Automated Invariant Discovery for Efficient Security Checks
Responsabile del progetto all'USI: Natasha Sharygina
Data di inizio: 1 Ottobre 2009
Durata: 36 mesi
- Facoltà di scienze informatiche
- Hasler Foundation
If someone is looking to perform a program verification task today, the most probable candidate will be model checking, the technique allows exhaustive exploration of the entire state-space for violations of a property of interest. However, it suffers from the state-space explosion problem, i.e., the size of the state-space often exceeds the capacity of the tool. Therefore, the main research challenge when applying model checking to large-scale software is to address the scalability problem.
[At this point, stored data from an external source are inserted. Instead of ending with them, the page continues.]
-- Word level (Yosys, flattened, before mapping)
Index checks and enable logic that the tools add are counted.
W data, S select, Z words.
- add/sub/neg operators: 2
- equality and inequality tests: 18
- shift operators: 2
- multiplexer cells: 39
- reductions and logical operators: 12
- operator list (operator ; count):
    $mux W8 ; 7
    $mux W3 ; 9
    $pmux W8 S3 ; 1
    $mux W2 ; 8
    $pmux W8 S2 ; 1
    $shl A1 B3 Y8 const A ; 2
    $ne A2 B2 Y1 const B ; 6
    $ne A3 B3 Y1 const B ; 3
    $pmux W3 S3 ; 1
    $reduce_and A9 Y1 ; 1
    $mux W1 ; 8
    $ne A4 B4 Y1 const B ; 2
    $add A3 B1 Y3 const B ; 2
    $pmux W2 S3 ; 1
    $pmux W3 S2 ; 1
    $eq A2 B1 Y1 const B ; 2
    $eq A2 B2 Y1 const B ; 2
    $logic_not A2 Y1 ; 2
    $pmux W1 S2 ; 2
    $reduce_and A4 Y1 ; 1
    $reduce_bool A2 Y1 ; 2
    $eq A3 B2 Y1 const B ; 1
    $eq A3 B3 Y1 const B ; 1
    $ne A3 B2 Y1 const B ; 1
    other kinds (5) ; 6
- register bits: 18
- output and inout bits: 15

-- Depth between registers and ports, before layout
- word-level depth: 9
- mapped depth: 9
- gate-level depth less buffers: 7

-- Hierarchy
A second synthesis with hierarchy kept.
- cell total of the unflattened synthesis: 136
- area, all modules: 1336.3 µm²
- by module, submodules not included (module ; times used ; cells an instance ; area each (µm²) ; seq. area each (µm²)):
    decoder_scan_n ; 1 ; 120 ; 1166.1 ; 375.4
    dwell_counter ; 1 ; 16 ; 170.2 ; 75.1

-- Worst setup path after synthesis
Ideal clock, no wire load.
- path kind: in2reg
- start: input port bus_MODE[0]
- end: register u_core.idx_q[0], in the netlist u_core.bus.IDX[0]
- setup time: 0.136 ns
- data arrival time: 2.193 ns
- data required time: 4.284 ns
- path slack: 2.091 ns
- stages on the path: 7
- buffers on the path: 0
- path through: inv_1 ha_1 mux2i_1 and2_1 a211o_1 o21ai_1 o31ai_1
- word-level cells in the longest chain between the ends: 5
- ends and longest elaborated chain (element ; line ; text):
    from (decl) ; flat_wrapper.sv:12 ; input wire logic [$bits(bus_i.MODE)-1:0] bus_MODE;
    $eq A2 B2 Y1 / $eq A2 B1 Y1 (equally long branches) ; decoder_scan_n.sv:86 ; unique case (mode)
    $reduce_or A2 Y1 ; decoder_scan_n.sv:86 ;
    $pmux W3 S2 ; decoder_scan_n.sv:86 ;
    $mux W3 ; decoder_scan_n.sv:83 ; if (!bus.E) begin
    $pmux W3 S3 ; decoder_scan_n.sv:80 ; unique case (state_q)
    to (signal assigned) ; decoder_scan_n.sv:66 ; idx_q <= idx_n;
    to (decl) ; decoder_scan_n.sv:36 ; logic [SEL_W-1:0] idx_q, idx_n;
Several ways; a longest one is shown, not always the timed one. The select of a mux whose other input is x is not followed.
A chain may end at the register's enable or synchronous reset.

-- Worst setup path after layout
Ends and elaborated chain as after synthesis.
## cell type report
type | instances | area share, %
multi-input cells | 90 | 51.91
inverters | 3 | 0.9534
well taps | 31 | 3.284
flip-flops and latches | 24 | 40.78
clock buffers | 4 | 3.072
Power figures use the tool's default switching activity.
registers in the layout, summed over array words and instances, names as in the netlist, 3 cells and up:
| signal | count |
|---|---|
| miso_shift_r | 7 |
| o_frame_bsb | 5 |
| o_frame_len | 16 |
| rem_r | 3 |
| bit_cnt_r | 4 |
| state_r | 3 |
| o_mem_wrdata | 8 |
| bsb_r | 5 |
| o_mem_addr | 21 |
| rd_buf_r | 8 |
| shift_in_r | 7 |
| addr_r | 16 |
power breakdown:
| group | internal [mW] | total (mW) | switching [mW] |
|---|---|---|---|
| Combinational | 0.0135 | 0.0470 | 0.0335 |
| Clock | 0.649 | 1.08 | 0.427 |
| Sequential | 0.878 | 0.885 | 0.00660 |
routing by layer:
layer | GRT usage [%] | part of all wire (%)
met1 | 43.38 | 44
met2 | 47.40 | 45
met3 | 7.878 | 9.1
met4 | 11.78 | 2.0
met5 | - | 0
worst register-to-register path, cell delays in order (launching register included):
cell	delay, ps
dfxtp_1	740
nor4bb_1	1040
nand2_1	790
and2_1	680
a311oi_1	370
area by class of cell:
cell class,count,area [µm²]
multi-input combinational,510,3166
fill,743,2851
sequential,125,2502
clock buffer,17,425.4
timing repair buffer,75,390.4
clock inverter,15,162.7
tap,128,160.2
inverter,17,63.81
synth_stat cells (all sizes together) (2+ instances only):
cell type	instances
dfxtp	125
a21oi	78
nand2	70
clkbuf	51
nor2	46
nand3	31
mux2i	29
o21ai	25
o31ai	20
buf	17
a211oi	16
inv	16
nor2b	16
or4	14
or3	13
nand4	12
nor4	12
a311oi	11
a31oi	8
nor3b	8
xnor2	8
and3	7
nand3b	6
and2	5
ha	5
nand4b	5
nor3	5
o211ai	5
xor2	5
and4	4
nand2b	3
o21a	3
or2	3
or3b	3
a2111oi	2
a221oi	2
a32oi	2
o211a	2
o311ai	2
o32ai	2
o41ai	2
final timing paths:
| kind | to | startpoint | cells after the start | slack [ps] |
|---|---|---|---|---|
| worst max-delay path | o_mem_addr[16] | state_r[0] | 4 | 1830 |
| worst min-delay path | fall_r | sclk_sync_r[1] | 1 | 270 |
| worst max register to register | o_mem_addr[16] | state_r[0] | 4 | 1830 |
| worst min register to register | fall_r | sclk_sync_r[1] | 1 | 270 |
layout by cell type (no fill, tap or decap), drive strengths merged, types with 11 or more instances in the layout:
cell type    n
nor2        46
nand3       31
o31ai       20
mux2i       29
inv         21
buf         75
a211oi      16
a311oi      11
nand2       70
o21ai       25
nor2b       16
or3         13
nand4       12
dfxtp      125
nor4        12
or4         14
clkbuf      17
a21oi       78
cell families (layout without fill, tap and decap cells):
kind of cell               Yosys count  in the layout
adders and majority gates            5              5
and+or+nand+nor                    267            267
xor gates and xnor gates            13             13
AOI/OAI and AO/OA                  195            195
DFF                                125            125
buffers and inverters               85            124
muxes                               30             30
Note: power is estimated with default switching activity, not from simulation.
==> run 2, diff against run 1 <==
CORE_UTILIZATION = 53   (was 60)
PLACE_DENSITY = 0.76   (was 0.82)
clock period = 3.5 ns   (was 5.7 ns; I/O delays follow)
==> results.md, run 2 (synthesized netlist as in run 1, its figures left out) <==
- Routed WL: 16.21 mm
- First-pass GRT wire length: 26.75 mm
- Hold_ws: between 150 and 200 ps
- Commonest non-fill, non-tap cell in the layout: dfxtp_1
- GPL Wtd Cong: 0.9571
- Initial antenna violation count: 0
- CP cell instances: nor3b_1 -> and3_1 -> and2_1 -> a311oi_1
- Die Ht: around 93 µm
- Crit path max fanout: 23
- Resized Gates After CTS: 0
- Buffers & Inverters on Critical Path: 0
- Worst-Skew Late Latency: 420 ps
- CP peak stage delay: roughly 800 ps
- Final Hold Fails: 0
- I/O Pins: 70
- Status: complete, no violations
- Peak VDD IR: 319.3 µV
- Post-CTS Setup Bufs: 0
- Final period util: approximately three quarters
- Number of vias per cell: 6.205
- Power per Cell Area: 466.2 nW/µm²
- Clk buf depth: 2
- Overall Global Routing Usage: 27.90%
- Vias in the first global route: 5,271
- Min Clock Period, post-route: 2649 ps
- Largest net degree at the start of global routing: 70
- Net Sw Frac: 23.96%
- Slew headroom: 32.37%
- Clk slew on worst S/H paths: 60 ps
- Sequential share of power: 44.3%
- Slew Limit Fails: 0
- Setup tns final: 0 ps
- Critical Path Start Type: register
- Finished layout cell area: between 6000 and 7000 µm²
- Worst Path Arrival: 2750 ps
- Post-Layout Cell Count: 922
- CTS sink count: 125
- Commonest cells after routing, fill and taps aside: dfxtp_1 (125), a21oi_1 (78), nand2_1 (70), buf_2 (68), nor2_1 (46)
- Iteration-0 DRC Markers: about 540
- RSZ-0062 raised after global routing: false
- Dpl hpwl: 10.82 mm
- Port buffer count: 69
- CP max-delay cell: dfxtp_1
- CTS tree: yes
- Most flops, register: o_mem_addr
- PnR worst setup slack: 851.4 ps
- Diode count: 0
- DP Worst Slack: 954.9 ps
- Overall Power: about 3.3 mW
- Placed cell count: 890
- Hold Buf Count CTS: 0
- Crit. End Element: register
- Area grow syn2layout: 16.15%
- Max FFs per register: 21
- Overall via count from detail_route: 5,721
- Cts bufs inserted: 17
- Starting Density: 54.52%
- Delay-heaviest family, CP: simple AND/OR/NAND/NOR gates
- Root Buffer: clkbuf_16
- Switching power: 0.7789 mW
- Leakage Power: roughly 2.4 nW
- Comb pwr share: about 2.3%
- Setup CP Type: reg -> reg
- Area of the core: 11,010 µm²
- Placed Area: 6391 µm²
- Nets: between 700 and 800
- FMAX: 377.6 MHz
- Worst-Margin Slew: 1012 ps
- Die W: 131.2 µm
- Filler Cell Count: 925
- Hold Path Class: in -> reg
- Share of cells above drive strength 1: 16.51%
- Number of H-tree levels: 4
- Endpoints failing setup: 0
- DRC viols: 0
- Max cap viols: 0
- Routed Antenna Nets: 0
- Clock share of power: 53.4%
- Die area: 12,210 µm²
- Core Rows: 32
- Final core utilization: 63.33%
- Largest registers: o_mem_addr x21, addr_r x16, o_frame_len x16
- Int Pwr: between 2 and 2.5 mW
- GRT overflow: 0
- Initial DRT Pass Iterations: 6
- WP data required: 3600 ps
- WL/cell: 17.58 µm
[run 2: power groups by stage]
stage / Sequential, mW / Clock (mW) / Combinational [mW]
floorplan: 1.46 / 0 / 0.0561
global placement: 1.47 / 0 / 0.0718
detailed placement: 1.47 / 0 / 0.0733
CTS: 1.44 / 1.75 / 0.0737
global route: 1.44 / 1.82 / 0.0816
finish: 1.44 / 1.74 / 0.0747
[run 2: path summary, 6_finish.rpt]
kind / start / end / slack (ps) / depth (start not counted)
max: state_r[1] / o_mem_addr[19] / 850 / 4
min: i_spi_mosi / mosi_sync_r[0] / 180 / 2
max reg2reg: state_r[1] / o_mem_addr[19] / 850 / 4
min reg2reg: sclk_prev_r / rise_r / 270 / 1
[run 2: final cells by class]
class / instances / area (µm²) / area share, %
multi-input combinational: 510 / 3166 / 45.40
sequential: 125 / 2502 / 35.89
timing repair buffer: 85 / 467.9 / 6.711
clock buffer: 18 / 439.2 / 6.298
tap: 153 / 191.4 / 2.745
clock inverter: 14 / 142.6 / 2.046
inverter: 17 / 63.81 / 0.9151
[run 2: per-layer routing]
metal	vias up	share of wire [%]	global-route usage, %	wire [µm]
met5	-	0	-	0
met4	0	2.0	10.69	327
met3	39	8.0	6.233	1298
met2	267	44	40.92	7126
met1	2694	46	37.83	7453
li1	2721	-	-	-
`config.mk`:
```
export PLATFORM = sky130hd
export DESIGN_NAME = mips_control_unit
export DESIGN_NICKNAME = d
export VERILOG_FILES = /design/src/rtl/mips_pkg.sv /design/src/rtl/mips_control_unit_alu_decoder.sv /design/src/rtl/mips_control_unit.sv
export SDC_FILE = /design/constraint.sdc
export NUM_CORES = 1
export LEC_CHECK = 0
export BUFFER_PORTS_ARGS = -buffer_cell sky130_fd_sc_hd__buf_4
export CAP_MARGIN = 5
export CORE_MARGIN = 5
export CORE_UTILIZATION = 44
export DETAILED_ROUTE_END_ITERATION = 12
export GPL_TIMING_DRIVEN = 0
export PLACE_DENSITY = 0.77
export REMOVE_ABC_BUFFERS = 1
export SLEW_MARGIN = 30
export SYNTH_ARGS = -nofsm -noshare
export SYNTH_HDL_FRONTEND = slang
export SYNTH_SLANG_ARGS = --single-unit
```
`constraint.sdc`:
```
create_clock -name clk -period 2.8 [get_ports clk]
set_clock_uncertainty 0.2 [all_clocks]
set_input_delay 0.28 -clock clk [delete_from_list [all_inputs] [get_ports clk]]
set_output_delay 0.28 -clock clk [all_outputs]
set_load 0.02 [all_outputs]
```
**src/rtl/uart_arb_pkg.sv**
```systemverilog
// Shared types and constants for the two-master UART register-port arbiter.
package uart_arb_pkg;

    typedef enum logic [1:0] {
        ST_IDLE  = 2'd0,
        ST_BUSY  = 2'd1,
        ST_DONE  = 2'd2,
        ST_DRAIN = 2'd3
    } arb_state_t;

    // UART wb_we convention: 0 = write, 1 = read
    localparam logic WE_WRITE = 1'b0;
    localparam logic WE_READ  = 1'b1;

    localparam logic [1:0] TX_DATA_ADDR  = 2'b00;
    localparam logic [1:0] RX_DATA_ADDR  = 2'b01;
    localparam logic [1:0] FREQ_DIV_ADDR = 2'b10;

    // Read data returned to a master whose slave cycle timed out
    localparam logic [7:0] TIMEOUT_RDATA = 8'hFF;

    // One master's request bundle as seen by the arbiter
    typedef struct packed {
        logic [1:0] addr;
        logic [7:0] wdata;
        logic       we;
    } wb_req_t;

endpackage

```
**src/rtl/uart_arb_rr2.sv**
```systemverilog
// Two-requester round-robin picker. Purely combinational: on a tie the
// requester that did not win last time is chosen.
// last_grant: 0 = requester 0 won last, 1 = requester 1 won last.
module uart_arb_rr2 (
    input  logic [1:0] req,
    input  logic       last_grant,
    output logic [1:0] gnt
);

    // One-hot pick from the live requests and the previous owner
    always_comb begin
        gnt = 2'b00;
        case (req)
            2'b01:   gnt = 2'b01;
            2'b10:   gnt = 2'b10;
            2'b11:   gnt = last_grant ? 2'b01 : 2'b10;
            default: gnt = 2'b00;
        endcase
    end

endmodule

```
**src/rtl/uart_wb_arbiter.sv**
```systemverilog
// Two-master / one-slave arbiter for the UART 8-bit register port.
// Whole strobe/ack transactions are serialised with round-robin fairness;
// read data and ack are returned only to the granted master.
// Optional slave-ack timeout: define UART_WB_ARBITER_TIMEOUT_EN.
module uart_wb_arbiter
    import uart_arb_pkg::*;
#(
    parameter int TIMEOUT_CYCLES = 255
) (
    input  logic       clk,
    input  logic       reset,
    input  logic [1:0] m0_addr,
    input  logic [7:0] m0_wdata,
    input  logic       m0_we,
    input  logic       m0_stb,
    output logic       m0_ack,
    output logic [7:0] m0_rdata,
    input  logic [1:0] m1_addr,
    input  logic [7:0] m1_wdata,
    input  logic       m1_we,
    input  logic       m1_stb,
    output logic       m1_ack,
    output logic [7:0] m1_rdata,
    output logic [1:0] s_addr,
    output logic [7:0] s_wdata,
    output logic       s_we,
    output logic       s_stb,
    input  logic [7:0] s_rdata,
    input  logic       s_ack,
    output logic [1:0] grant,
    output logic       timeout_err
);

    if (TIMEOUT_CYCLES < 1 || TIMEOUT_CYCLES > 255) begin : g_bad_timeout
        $error("uart_wb_arbiter: TIMEOUT_CYCLES must be 1..255");
    end

    arb_state_t state;
    logic       last_grant;   // 0 = m0 owned the last transaction, 1 = m1
    logic [1:0] pick;
    logic       own_stb;
    logic       to_hit;
    wb_req_t    req0, req1, sel_req;

    assign req0    = '{addr: m0_addr, wdata: m0_wdata, we: m0_we};
    assign req1    = '{addr: m1_addr, wdata: m1_wdata, we: m1_we};
    assign sel_req = pick[1] ? req1 : req0;

    // Strobe of whichever master currently owns the slave
    assign own_stb = grant[1] ? m1_stb : m0_stb;

    uart_arb_rr2 u_rr (
        .req        ({m1_stb, m0_stb}),
        .last_grant (last_grant),
        .gnt        (pick)
    );

`ifdef UART_WB_ARBITER_TIMEOUT_EN
    logic [7:0] to_cnt;
    logic       to_err_q;

    // Fires on the last allowed BUSY cycle if the slave still has not acked
    assign to_hit = (state == ST_BUSY) && !s_ack &&
                    (to_cnt == 8'(TIMEOUT_CYCLES - 1));

    // BUSY-cycle counter; held at zero outside BUSY so it starts clean
    always_ff @(posedge clk) begin
        if (!reset || state != ST_BUSY) to_cnt <= 8'd0;
        else                            to_cnt <= to_cnt + 8'd1;
    end

    // Sticky timeout flag, cleared only by reset
    always_ff @(posedge clk) begin
        if (!reset)      to_err_q <= 1'b0;
        else if (to_hit) to_err_q <= 1'b1;
    end

    assign timeout_err = to_err_q;
`else
    assign to_hit      = 1'b0;
    assign timeout_err = 1'b0;
`endif

    // Transaction FSM; every master/slave-facing output is registered here
    always_ff @(posedge clk) begin
        if (!reset) begin
            state      <= ST_IDLE;
            last_grant <= 1'b1;          // m0 wins the first tie
            grant      <= 2'b00;
            s_addr     <= 2'b00;
            s_wdata    <= 8'h00;
            s_we       <= WE_WRITE;
            s_stb      <= 1'b0;
            m0_ack     <= 1'b0;
            m1_ack     <= 1'b0;
            m0_rdata   <= 8'h00;
            m1_rdata   <= 8'h00;
        end else begin
            case (state)
                ST_IDLE: begin
                    if (|pick) begin
                        s_addr     <= sel_req.addr;
                        s_wdata    <= sel_req.wdata;
                        s_we       <= sel_req.we;
                        s_stb      <= 1'b1;
                        grant      <= pick;
                        last_grant <= pick[1];
                        state      <= ST_BUSY;
                    end
                end
                ST_BUSY: begin
                    if (s_ack || to_hit) begin
                        s_stb <= 1'b0;
                        if (own_stb) begin
                            if (grant[0]) begin
                                m0_ack <= 1'b1;
                                if (s_we == WE_READ)
                                    m0_rdata <= s_ack ? s_rdata : TIMEOUT_RDATA;
                            end else begin
                                m1_ack <= 1'b1;
                                if (s_we == WE_READ)
                                    m1_rdata <= s_ack ? s_rdata : TIMEOUT_RDATA;
                            end
                            state <= ST_DONE;
                        end else begin
                            // Master abandoned the cycle: finish it silently
                            grant <= 2'b00;
                            state <= ST_DRAIN;
                        end
                    end
                end
                ST_DONE: begin
                    if (!own_stb) begin
                        m0_ack <= 1'b0;
                        m1_ack <= 1'b0;
                        grant  <= 2'b00;
                        state  <= ST_DRAIN;
                    end
                end
                ST_DRAIN: begin
                    // Never start a new strobe while the old ack is still up
                    if (!s_ack) state <= ST_IDLE;
                end
                default: state <= ST_IDLE;
            endcase
        end
    end

endmodule

```
**config.mk**
```make
export PLATFORM = sky130hd
export DESIGN_NAME = uart_wb_arbiter
export DESIGN_NICKNAME = d
export VERILOG_FILES = /design/src/rtl/uart_arb_pkg.sv /design/src/rtl/uart_arb_rr2.sv /design/src/rtl/uart_wb_arbiter.sv
export SDC_FILE = /design/constraint.sdc
export NUM_CORES = 1
export LEC_CHECK = 0
export CAP_MARGIN = 20
export CORE_ASPECT_RATIO = 1.75
export CORE_MARGIN = 2
export CORE_UTILIZATION = 42
export DETAILED_ROUTE_END_ITERATION = 12
export GPL_ROUTABILITY_DRIVEN = 0
export PLACE_DENSITY = 0.92
export SLEW_MARGIN = 10
export SYNTH_ARGS = -nofsm -noshare
export SYNTH_HDL_FRONTEND = slang
export SYNTH_SLANG_ARGS = --single-unit
```
**constraint.sdc**
```tcl
create_clock -name clk -period 2.4 [get_ports clk]
set_input_delay 0.24 -clock clk [delete_from_list [all_inputs] [get_ports clk]]
set_output_delay 0.24 -clock clk [all_outputs]
set_load 0.01 [all_outputs]
```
A possible answer is program abstraction an approach to construction of program models that preserve important properties of the original program. A number of abstraction methods are already known, however none by itself is sufficiently good for a sound and efficient analysis of large-scale software.
The main difficulty is evident: modern programs are large and operate huge sets of data; that all should be accurately (i.e. precisely and scalably) handled by the abstraction technique.
In our earlier work we build program abstractions, which are driven by the property domains.
In particular, by doing loop summarization we tackle the key problem: infinite program fragments such as loops or recursive functions should be represented by a finite summary. It is crucial to have such summaries both small and precise in representing the semantics of the original program fragment. Construction of abstract domains manually is an art. This project targets this problem and focuses on the automated invariant generation for abstract summaries. In particular, we investigate the following methods:
- Invariant generation using automatic assertions and congruence equations for the loops;
- Iterative strengthening of loop invariants.
Alongside, we study the effective representation of the loop invariants in terms of fast-decidable theories including quantified ones. That enables more compact summaries and faster assertion checks of the summarized program.